Il faut donc faire attention à la qualification retenue par les juges. Ainsi, dans certains cas, l'usage simple sera retenu pour un usager revendeur dont l'activité de deal n'a pas pu être démontrée au procès; à l'inverse, la qualification de trafic - mais surtout celle de détention et transport - peut apparaître pour un usager interpellé alors qu'il venait de s'approvisionner, et qu'il avait donc une grosse quantité de stupéfiants sur lui.

Ce type de négociations ne transparaît évidemment pas dans les statistiques analysées précédemment. Se pose donc le problème des limites souvent floues entre les différentes catégories : quels sont les critères qui permettent de distinguer à coup sûr un usager d'un revendeur par exemple. Il n'existe pas de règle générale sur ce point.

En ce sens d'ailleurs, la qualification des ILS établie par les services de police (il ne s'agit que d'une qualification provisoire attribuée par les agents et officiers de police judiciaire en fonction des crimes et délits que les faits commis ou tentés figurant dans les procédures sont présumés constituer. La qualification des infractions pourra être largement modifiée ensuite par le parquet. Seules les décisions de justice établiront la qualification définitive.) et les modalités dont ils rendent compte au parquet vont largement déterminer la décision judiciaire.

Dans sa dernière étude, Michel Setbon (L'injonction thérapeutique. Évaluation du dispositif légal de prise en charge sanitaire des usagers de drogues interpellés, CNRS, rapport de recherche, 1998) constate, parmi les tribunaux enquêtés (sélection de 25 tribunaux de grande instance suivant la prévalence des usagers de drogue interpellés et le nombre d'injonctions thérapeutiques prononcées sur l'année 1994), de fortes disparités suivant la qualification de l'infraction retenue contre un usager : usage simple ou usage/revente ?

Cette distinction a toute son importance quant aux suites judiciaires susceptibles d'être arrêtées, notamment pour l'injonction thérapeutique puisque seuls les usagers simples peuvent en bénéficier.

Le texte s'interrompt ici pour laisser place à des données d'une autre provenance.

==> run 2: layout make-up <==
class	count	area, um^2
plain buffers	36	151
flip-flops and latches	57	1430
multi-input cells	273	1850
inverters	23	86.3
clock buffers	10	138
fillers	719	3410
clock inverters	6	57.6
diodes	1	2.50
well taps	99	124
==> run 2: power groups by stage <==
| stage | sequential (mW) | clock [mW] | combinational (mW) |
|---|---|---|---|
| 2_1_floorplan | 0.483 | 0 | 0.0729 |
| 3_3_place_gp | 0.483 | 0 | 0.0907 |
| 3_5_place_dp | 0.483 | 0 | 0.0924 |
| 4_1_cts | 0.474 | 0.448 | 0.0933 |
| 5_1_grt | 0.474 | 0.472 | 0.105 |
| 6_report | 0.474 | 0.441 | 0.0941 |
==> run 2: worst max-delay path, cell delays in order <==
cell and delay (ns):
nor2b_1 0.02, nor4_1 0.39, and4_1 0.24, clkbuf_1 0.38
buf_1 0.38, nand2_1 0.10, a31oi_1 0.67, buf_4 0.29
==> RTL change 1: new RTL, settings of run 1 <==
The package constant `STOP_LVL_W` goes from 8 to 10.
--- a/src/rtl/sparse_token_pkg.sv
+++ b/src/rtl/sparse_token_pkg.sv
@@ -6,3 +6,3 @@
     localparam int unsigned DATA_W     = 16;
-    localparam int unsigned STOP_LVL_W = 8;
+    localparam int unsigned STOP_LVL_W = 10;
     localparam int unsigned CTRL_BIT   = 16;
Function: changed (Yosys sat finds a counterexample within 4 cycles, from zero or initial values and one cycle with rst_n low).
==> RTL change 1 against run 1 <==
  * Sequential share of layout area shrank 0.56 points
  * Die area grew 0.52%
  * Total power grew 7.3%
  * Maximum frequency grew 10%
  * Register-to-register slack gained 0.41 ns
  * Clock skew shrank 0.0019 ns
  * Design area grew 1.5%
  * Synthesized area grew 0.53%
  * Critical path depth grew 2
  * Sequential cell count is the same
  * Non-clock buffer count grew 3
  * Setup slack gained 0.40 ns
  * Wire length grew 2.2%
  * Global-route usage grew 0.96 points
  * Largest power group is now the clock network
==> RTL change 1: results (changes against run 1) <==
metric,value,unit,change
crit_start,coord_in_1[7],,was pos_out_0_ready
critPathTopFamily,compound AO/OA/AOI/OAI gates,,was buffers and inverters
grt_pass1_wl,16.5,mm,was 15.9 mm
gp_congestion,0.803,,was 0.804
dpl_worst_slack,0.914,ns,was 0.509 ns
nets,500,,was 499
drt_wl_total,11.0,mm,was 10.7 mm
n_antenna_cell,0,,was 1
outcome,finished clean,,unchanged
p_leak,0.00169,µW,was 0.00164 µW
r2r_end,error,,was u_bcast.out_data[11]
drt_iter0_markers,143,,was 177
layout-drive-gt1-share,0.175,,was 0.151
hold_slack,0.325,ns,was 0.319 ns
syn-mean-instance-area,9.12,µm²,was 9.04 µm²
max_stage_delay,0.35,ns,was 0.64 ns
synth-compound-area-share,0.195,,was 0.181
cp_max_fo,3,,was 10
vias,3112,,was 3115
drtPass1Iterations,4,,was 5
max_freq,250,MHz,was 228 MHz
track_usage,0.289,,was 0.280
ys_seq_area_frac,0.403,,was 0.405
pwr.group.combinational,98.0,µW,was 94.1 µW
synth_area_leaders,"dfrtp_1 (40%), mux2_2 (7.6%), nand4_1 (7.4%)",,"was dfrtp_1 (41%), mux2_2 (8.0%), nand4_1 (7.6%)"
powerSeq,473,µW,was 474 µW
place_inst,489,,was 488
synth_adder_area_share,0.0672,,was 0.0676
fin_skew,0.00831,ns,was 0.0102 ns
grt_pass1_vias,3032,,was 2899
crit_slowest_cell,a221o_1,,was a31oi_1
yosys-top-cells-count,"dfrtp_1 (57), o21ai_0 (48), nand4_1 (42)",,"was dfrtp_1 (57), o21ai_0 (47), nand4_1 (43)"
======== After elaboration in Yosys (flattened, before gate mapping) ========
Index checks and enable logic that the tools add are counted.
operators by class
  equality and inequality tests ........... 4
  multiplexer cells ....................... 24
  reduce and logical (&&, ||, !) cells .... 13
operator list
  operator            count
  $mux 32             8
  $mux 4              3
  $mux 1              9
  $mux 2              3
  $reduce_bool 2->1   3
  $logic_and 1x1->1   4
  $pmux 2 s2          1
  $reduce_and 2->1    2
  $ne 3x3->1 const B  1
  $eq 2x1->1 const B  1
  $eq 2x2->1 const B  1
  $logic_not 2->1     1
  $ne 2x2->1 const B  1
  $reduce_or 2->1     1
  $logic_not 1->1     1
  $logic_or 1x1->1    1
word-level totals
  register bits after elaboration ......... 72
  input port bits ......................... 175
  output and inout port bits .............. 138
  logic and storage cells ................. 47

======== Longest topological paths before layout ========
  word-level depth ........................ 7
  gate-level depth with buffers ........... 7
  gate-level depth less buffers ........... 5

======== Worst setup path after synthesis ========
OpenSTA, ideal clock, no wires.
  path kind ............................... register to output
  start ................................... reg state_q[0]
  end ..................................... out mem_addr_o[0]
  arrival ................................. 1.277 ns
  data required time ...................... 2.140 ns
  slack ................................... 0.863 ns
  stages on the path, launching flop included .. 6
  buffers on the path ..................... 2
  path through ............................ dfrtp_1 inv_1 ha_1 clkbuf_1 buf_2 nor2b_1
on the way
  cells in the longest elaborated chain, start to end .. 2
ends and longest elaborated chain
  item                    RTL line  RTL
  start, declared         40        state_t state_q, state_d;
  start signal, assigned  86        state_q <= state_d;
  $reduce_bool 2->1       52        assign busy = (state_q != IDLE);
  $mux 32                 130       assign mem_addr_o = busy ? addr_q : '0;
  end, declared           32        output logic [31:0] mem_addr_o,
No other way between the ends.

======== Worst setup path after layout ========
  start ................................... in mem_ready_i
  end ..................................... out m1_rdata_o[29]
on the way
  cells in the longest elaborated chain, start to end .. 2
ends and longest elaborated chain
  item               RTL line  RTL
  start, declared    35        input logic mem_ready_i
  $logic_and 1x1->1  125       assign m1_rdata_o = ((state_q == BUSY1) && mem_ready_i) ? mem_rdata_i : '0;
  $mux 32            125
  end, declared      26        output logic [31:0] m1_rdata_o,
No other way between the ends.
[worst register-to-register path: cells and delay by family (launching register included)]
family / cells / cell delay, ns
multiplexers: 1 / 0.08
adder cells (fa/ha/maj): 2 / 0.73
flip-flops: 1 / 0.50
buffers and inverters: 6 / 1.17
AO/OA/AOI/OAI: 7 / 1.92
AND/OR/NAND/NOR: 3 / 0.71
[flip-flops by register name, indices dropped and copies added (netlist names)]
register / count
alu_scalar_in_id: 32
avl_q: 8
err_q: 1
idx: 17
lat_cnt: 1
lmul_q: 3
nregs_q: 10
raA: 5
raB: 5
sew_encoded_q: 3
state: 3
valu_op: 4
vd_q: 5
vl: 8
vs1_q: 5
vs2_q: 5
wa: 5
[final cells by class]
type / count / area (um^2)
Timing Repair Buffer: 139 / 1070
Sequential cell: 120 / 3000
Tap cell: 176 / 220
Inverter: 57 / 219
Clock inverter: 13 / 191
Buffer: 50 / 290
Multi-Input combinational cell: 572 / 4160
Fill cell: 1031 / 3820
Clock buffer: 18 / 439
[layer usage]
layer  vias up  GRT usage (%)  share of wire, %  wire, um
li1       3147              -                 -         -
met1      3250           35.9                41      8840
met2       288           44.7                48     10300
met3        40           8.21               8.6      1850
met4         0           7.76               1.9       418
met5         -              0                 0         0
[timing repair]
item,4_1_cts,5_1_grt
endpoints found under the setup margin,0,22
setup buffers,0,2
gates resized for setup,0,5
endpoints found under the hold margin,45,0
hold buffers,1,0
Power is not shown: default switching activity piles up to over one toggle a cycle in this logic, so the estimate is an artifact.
[config.mk]
export PLATFORM = sky130hd
export DESIGN_NAME = cxl2_cache_d2h_req_responder
export DESIGN_NICKNAME = d
export VERILOG_FILES = /design/src/rtl/cxl2_cache_d2h_req_responder.sv
export SDC_FILE = /design/constraint.sdc
export NUM_CORES = 1
export LEC_CHECK = 0
export BUFFER_PORTS_ARGS = -buffer_cell sky130_fd_sc_hd__buf_2
export CAP_MARGIN = 0
export CORE_ASPECT_RATIO = 1.75
export CORE_UTILIZATION = 50
export DETAILED_ROUTE_END_ITERATION = 8
export PLACE_DENSITY = 0.7
export SYNTH_ARGS = -nofsm -noshare
export SYNTH_HDL_FRONTEND = slang
export SYNTH_SLANG_ARGS = --single-unit
[constraint.sdc]
create_clock -name clk -period 4.6 [get_ports clk]
set_input_delay 0.46 -clock clk [delete_from_list [all_inputs] [get_ports clk]]
set_output_delay 0.46 -clock clk [all_outputs]
set_load 0.03 [all_outputs]
==> config.mk <==
export PLATFORM = sky130hd
export DESIGN_NAME = forward_hazard_unit
export DESIGN_NICKNAME = d
export VERILOG_FILES = /design/src/rtl/forward_hazard_unit.sv
export SDC_FILE = /design/constraint.sdc
export NUM_CORES = 1
export LEC_CHECK = 0
export BUFFER_PORTS_ARGS = -buffer_cell sky130_fd_sc_hd__buf_2
export CORE_UTILIZATION = 52
export CTS_CLUSTER_SIZE = 20
export DETAILED_ROUTE_END_ITERATION = 7
export GPL_TIMING_DRIVEN = 0
export HOLD_SLACK_MARGIN = 0.08
export PLACE_DENSITY = 0.85
export SLEW_MARGIN = 10
export SYNTH_ARGS = -nofsm -noshare
export SYNTH_HDL_FRONTEND = slang
export SYNTH_SLANG_ARGS = --single-unit
==> constraint.sdc <==
create_clock -name clk -period 6.41 [get_ports clk]
set_clock_uncertainty 0.15 [all_clocks]
set_input_delay 0.641 -clock clk [delete_from_list [all_inputs] [get_ports clk]]
set_output_delay 0.641 -clock clk [all_outputs]
set_load 0.01 [all_outputs]
==> src/rtl/forward_hazard_unit.sv <==
// ALU operand forwarding selects plus load-use stall FSM with a saturating hazard counter.
// Forwarding and stall controls are combinational; FSM and counter update on the rising edge.
module forward_hazard_unit #(
  parameter int ADDR_W       = 5,
  parameter int STALL_CYCLES = 1,
  parameter int CNT_W        = 16
) (
  input  logic              clk,
  input  logic              reset,
  input  logic [ADDR_W-1:0] IFID_Rs,
  input  logic [ADDR_W-1:0] IFID_Rt,
  input  logic [ADDR_W-1:0] IDEX_Rs,
  input  logic [ADDR_W-1:0] IDEX_Rt,
  input  logic              IDEX_MemRead,
  input  logic [ADDR_W-1:0] IDEX_WriteRegister,
  input  logic              EXMEM_RegWrite,
  input  logic              MEMWB_RegWrite,
  input  logic [ADDR_W-1:0] EXMEM_WriteRegister,
  input  logic [ADDR_W-1:0] MEMWB_WriteRegister,
  input  logic              cnt_clear,
  output logic [1:0]        ForwardA,
  output logic [1:0]        ForwardB,
  output logic              Stall_PC,
  output logic              Stall_IFID,
  output logic              Flush_IDEX,
  output logic              stall_busy,
  output logic [CNT_W-1:0]  hazard_count
);

  localparam logic       S_IDLE   = 1'b0;
  localparam logic       S_STALL  = 1'b1;
  localparam logic [2:0] REM_INIT = 3'(STALL_CYCLES - 1);

  logic             state_q, state_d;
  logic [2:0]       rem_q, rem_d;
  logic [CNT_W-1:0] cnt_q, cnt_d;
  logic             detect;
  logic             hz_evt;
  logic             stall;

  // EX/MEM is checked first so the youngest producer wins; r0 is never forwarded.
  function automatic logic [1:0] fwd_sel(
    input logic [ADDR_W-1:0] src,
    input logic              ex_we,
    input logic [ADDR_W-1:0] ex_wr,
    input logic              wb_we,
    input logic [ADDR_W-1:0] wb_wr
  );
    logic [1:0] sel;
    sel = 2'b00;
    if (ex_we && (ex_wr != '0) && (ex_wr == src)) begin
      sel = 2'b10;
    end else if (wb_we && (wb_wr != '0) && (wb_wr == src)) begin
      sel = 2'b01;
    end
    return sel;
  endfunction

  assign ForwardA = fwd_sel(IDEX_Rs, EXMEM_RegWrite, EXMEM_WriteRegister,
                            MEMWB_RegWrite, MEMWB_WriteRegister);
  assign ForwardB = fwd_sel(IDEX_Rt, EXMEM_RegWrite, EXMEM_WriteRegister,
                            MEMWB_RegWrite, MEMWB_WriteRegister);

  assign detect = IDEX_MemRead && (IDEX_WriteRegister != '0) &&
                  ((IDEX_WriteRegister == IFID_Rs) || (IDEX_WriteRegister == IFID_Rt));

  assign hz_evt = (state_q == S_IDLE) && detect;

  // Gated by reset so a hazard visible during reset cannot freeze the pipeline.
  assign stall        = reset && (hz_evt || (state_q == S_STALL));
  assign Stall_PC     = stall;
  assign Stall_IFID   = stall;
  assign Flush_IDEX   = stall;
  assign stall_busy   = reset && (state_q == S_STALL);
  assign hazard_count = cnt_q;

  always_comb begin
    state_d = state_q;
    rem_d   = rem_q;
    case (state_q)
      S_IDLE: begin
        if (detect && (STALL_CYCLES > 1)) begin
          state_d = S_STALL;
          rem_d   = REM_INIT;
        end
      end
      default: begin
        rem_d = rem_q - 3'd1;
        if (rem_q <= 3'd1) begin
          state_d = S_IDLE;
        end
      end
    endcase
  end

  always_comb begin
    cnt_d = cnt_q;
    if (cnt_clear) begin
      cnt_d = '0;
    end else if (hz_evt && (cnt_q != '1)) begin
      cnt_d = cnt_q + 1'b1;
    end
  end

  always_ff @(posedge clk or negedge reset) begin
    if (!reset) begin
      state_q <= S_IDLE;
      rem_q   <= 3'd0;
      cnt_q   <= '0;
    end else begin
      state_q <= state_d;
      rem_q   <= rem_d;
      cnt_q   <= cnt_d;
    end
  end

endmodule
==> results of run 1 <==
==> routing by layer <==
metal	GRT usage, %	up-vias
li1	-	791
met1	33.2	754
met2	43.7	63
met3	5.44	7
met4	7.32	0
met5	0	-
==> power by group <==
part	switching (W)	total, W	internal [W]
logic	0.0000305	0.0000564	0.0000259
clock network	0.0000386	0.0000605	0.0000220
registers	0.000000336	0.000127	0.000126
==> logic make-up after synthesis <==
| family | after synthesis | share of synthesized area, % |
|---|---|---|
| multiplexers | 6 | 4.21 |
| adder cells (fa/ha/maj) | 3 | 2.34 |
| AND/OR/NAND/NOR | 76 | 28.4 |
| AO/OA/AOI/OAI | 30 | 12.9 |
| XOR/XNOR | 32 | 17.5 |
| buffers and inverters | 10 | 3.43 |
| flip-flops | 20 | 31.2 |
==> worst max-delay path by stage <==
stage	from	end
final	IDEX_WriteRegister[0]	Stall_IFID
after global routing	IDEX_WriteRegister[0]	Stall_IFID
after CTS	IDEX_WriteRegister[0]	Stall_IFID
after detailed placement	IDEX_WriteRegister[0]	Stall_IFID
after global placement	IDEX_WriteRegister[0]	Stall_IFID
after floorplan	EXMEM_WriteRegister[1]	ForwardA[0]
==> layout make-up <==
cell class,count,area (sq um)
well taps,31,38.8
repair buffers,64,320
clock buffers,3,22.5
flip-flops and latches,20,500
plain buffers,8,47.5
multi-input cells,147,1050
fillers,245,842
inverters,2,7.51
==> state kept, by name, summed over array words and instances (netlist names) <==
| signal | cells |
|---|---|
| hazard_count | 16 |
| rem_q | 3 |
| state_q | 1 |
==> worst max-delay path, delay by kind of cell <==
kind	cells	cell delay, ns
AO/OA/AOI/OAI	2	0.47
AND/OR/NAND/NOR	2	0.19
XOR/XNOR	1	0.13
buffers and inverters	5	0.91
==> per-stage QoR <==
step	power [W]	utilization [%]	instance area [sq um]	hold WS (ns)	instances
global route	0.000257	70.2	1990	0.162	275
global placement	0.000184	69.4	1960	0.312	272
floorplan	0.000158	-	1610	0.195	177
finish	0.000244	70.2	1990	0.121	275
detailed placement	0.000185	69.4	1960	0.323	272
CTS	0.000245	70.2	1990	0.131	275
==> layout by cell type, fill, tap and decap left out, types with 3 or more instances in the layout <==
| master | count |
|---|---|
| sky130_fd_sc_hd__a21oi_1 | 12 |
| sky130_fd_sc_hd__buf_2 | 66 |
| sky130_fd_sc_hd__clkbuf_1 | 3 |
| sky130_fd_sc_hd__clkbuf_4 | 3 |
| sky130_fd_sc_hd__dfrtp_1 | 20 |
| sky130_fd_sc_hd__ha_1 | 3 |
| sky130_fd_sc_hd__mux2_2 | 5 |
| sky130_fd_sc_hd__nand2_1 | 10 |
| sky130_fd_sc_hd__nand3_1 | 12 |
| sky130_fd_sc_hd__nand4_1 | 4 |
| sky130_fd_sc_hd__nor2_1 | 10 |
| sky130_fd_sc_hd__nor2b_1 | 7 |
| sky130_fd_sc_hd__nor4_1 | 9 |
| sky130_fd_sc_hd__o21ai_0 | 4 |
| sky130_fd_sc_hd__o31ai_1 | 7 |
| sky130_fd_sc_hd__or4_1 | 11 |
| sky130_fd_sc_hd__xnor2_1 | 17 |
| sky130_fd_sc_hd__xor2_1 | 15 |
==> reports/summary.txt, run 1 <==
PLACED DESIGN
-------------------------------------------------------------------------------------
Pre-CTS setup slack                                                           3.29 ns
Detail Placement HPWL                                                         3.08 mm
Weighted congestion at the end of routability-driven global placement           0.829
Port Buf Inserts                                                                   64

SYNTHESIS
-------------------------------------------------------------------------------------
Post-synthesis sequential element count                                            20
Most repeated cell in the gate-level netlist after synthesis             sky130_fd_sc_hd__dfrtp_1
Area leader, netlist                                                     sky130_fd_sc_hd__dfrtp_1
Synthesized area                                                           1610 sq um
Largest cells by area after synthesis                                    sky130_fd_sc_hd__dfrtp_1 (31%), sky130_fd_sc_hd__xnor2_1 (9.3%), sky130_fd_sc_hd__xor2_1 (8.2%)
Post-synthesis sequential area ratio                                            31.2%
Count of flip-flops with a built-in enable after synthesis                          0
Async S/R FF share, synth                                                        100%
Top post-synthesis cells by count                                        sky130_fd_sc_hd__dfrtp_1 (20), sky130_fd_sc_hd__xnor2_1 (17), sky130_fd_sc_hd__xor2_1 (15), sky130_fd_sc_hd__a21oi_1 (12), sky130_fd_sc_hd__nand3_1 (12)
Most instantiated flip-flop cell in the synthesis netlist                sky130_fd_sc_hd__dfrtp_1
Gate count of the mapped netlist                                                  177
Share of Yosys cell area claimed by the top area cell type                      31.2%
Mapped Nets                                                                       221
Yosys cell types                                                                   39
Synth warnings                                                                      0
Synthesized area per cell                                                  9.07 sq um

CTS
-------------------------------------------------------------------------------------
Clock-pin slew on the worst setup and hold paths                              0.11 ns
Number of clock sinks                                                              20
Post-CTS repair timing setup buffer count                                           0
CTS max path bufs                                                                   2
Number of buffers inserted for hold repair after clock tree synthesis               0
Number of buffers created by CTS                                                    3
Post-cts repair resize count                                                        0
H-tree depth                                                                        1
CTS Root Buffer Type                                                     sky130_fd_sc_hd__clkbuf_4
Clock latency of the later-clocked register in the worst-skew pair            0.31 ns
Clock tree from TritonCTS                                                        done

STA
-------------------------------------------------------------------------------------
Final Hold Vio Count                                                                0
Unrepaired setup endpoints after global routing                                 false
Aggregate negative setup slack                                                   0 ns
Highest achievable clock rate                                                 320 MHz
Tcrit/Tclk final                                                                48.8%
Worst Slack Setup Final                                                       3.28 ns
Pins over their slew limit                                                          0
Final-report setup violation count                                                  0
Worst-Margin Slew                                                            0.538 ns
Relative max-transition margin                                                  63.8%
Post-route minimum period                                                     3.13 ns

DIE
-------------------------------------------------------------------------------------
Placeable core region                                                      2830 sq um
Die H                                                                         57.6 um
IO Count                                                                           65
Die area                                                                   3310 sq um
Standard-cell rows                                                                 19
Die extent in x                                                               57.6 um
Starting utilization of the core area                                           56.7%

ROUTE
-------------------------------------------------------------------------------------
Routed via count divided by cell count                                           5.87
Count of routing violations after the opening detailed-route iteration             86
Met3 Wirelength                                                                273 um
Avg WL per Cell                                                               14.4 um
Drt total wl                                                                  3.96 mm
Total number of vias                                                             1615
Met2 WL post-DR                                                               1.97 mm
Metal1 wirelength                                                             1.69 mm
Top routing layer in use                                                         met4
Number of routed nets with antenna violations                                       0
First-pass DRT Iterations                                                           8
Remaining routing DRC violations                                                    4

JOB
-------------------------------------------------------------------------------------
Maximum Capacitance Violations                                                      0

SETUP PATH
-------------------------------------------------------------------------------------
Cells along the critical path                                            buf_2 > xnor2_1 > nand3_1 > o22a_1 > buf_2 > buf_2 > nor2_1 > o21a_1 > buf_4 > buf_2
CP Launch Type                                                           primary input
Largest stage delay, worst path                                               0.27 ns
R2R setup slack                                                               4.14 ns
Worst r2r src                                                            hazard_count[0]$_DFFE_PN0P_
CP max stage cell                                                        sky130_fd_sc_hd__o22a_1
Reg2Reg Capture Point                                                    hazard_count[14]$_DFFE_PN0P_
Data required time of the critical path                                       5.62 ns
Number of cells on the worst reg-to-reg path                                        6
Cell mode on critical path                                               sky130_fd_sc_hd__buf_2
Worst-path fanout max                                                              10
Data arrival time at the worst-slack endpoint                                 2.34 ns
Critical Path Sink Type                                                  primary output
Kind of critical path                                                    primary input to primary output

GLOBAL ROUTE
-------------------------------------------------------------------------------------
First-pass GRT wire length                                                    6.66 mm
Overall global routing resource usage                                           25.8%
Vias in the first global route                                                   1513
GRT overflow                                                                        0
Antenna violations before repair                                                    0
Maximum number of pins on one net before global-route repair                       23

OUTCOME
-------------------------------------------------------------------------------------
Violations in the final reports                                                   DRC
Result of the run                                                        finished, violations left

POWER AND IR DROP
-------------------------------------------------------------------------------------
VDD IR-drop max                                                            0.000105 V
Leakage power                                                                0.910 nW
Power density cells                                                       123 nW/um^2

FINAL LAYOUT
-------------------------------------------------------------------------------------
Number of diodes                                                                    0
Share of post-route cells with drive strength above 1                           34.0%
Net count of the finished layout                                                  290
Layout overhead on the synthesized area                                         23.8%

HOLD PATH
-------------------------------------------------------------------------------------
Class of the most critical hold timing path                              primary input to asynchronous set/reset pin

Note: power is estimated with default switching activity, not from simulation.
==> run 2, diff against run 1 <==
CORE_UTILIZATION = 48   (was 52)
PLACE_DENSITY = 0.79   (was 0.85)
clock period = 2.9 ns   (was 6.41 ns; I/O delays follow)
==> run 2 against run 1 <==
  * The flow now finishes without violations
  * Flip-flop and latch count stayed put
  * Die area is 8.0% higher
  * Combinational power is 120% higher
  * Sequential share of layout area is 0.33 points lower
  * Power is 120% higher
  * Design area is 1.3% higher
  * Sequential power is 120% higher
  * Global-route usage is 3.2 points lower
  * Critical endpoint unchanged
  * Largest cell class unchanged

Les éléments qui permettent de déterminer la qualification de l'infraction mêlent des critères de quantité, de conditions d'interpellation et souvent de produit. Si dans beaucoup de parquets, des "seuils" sont évoqués au-delà desquels un usager ne peut plus être considéré comme "simple", leur niveau varie selon les produits et selon les parquets.

Plus important encore est le constat que ces seuils peuvent être :

  • soit non explicites et donc variables au sein d'un même parquet (16 TGI sur les 25 sélectionnés sont dans ce cas),
  • soit explicites mais sans être formalisés (4 TGI),
  • soit enfin explicites et affichés, tant au parquet que dans les services de police (3 TGI).

La question des "seuils" est très litigieuse. Elle a en revanche le mérite au niveau local de donner une certaine cohérence à la politique pénale.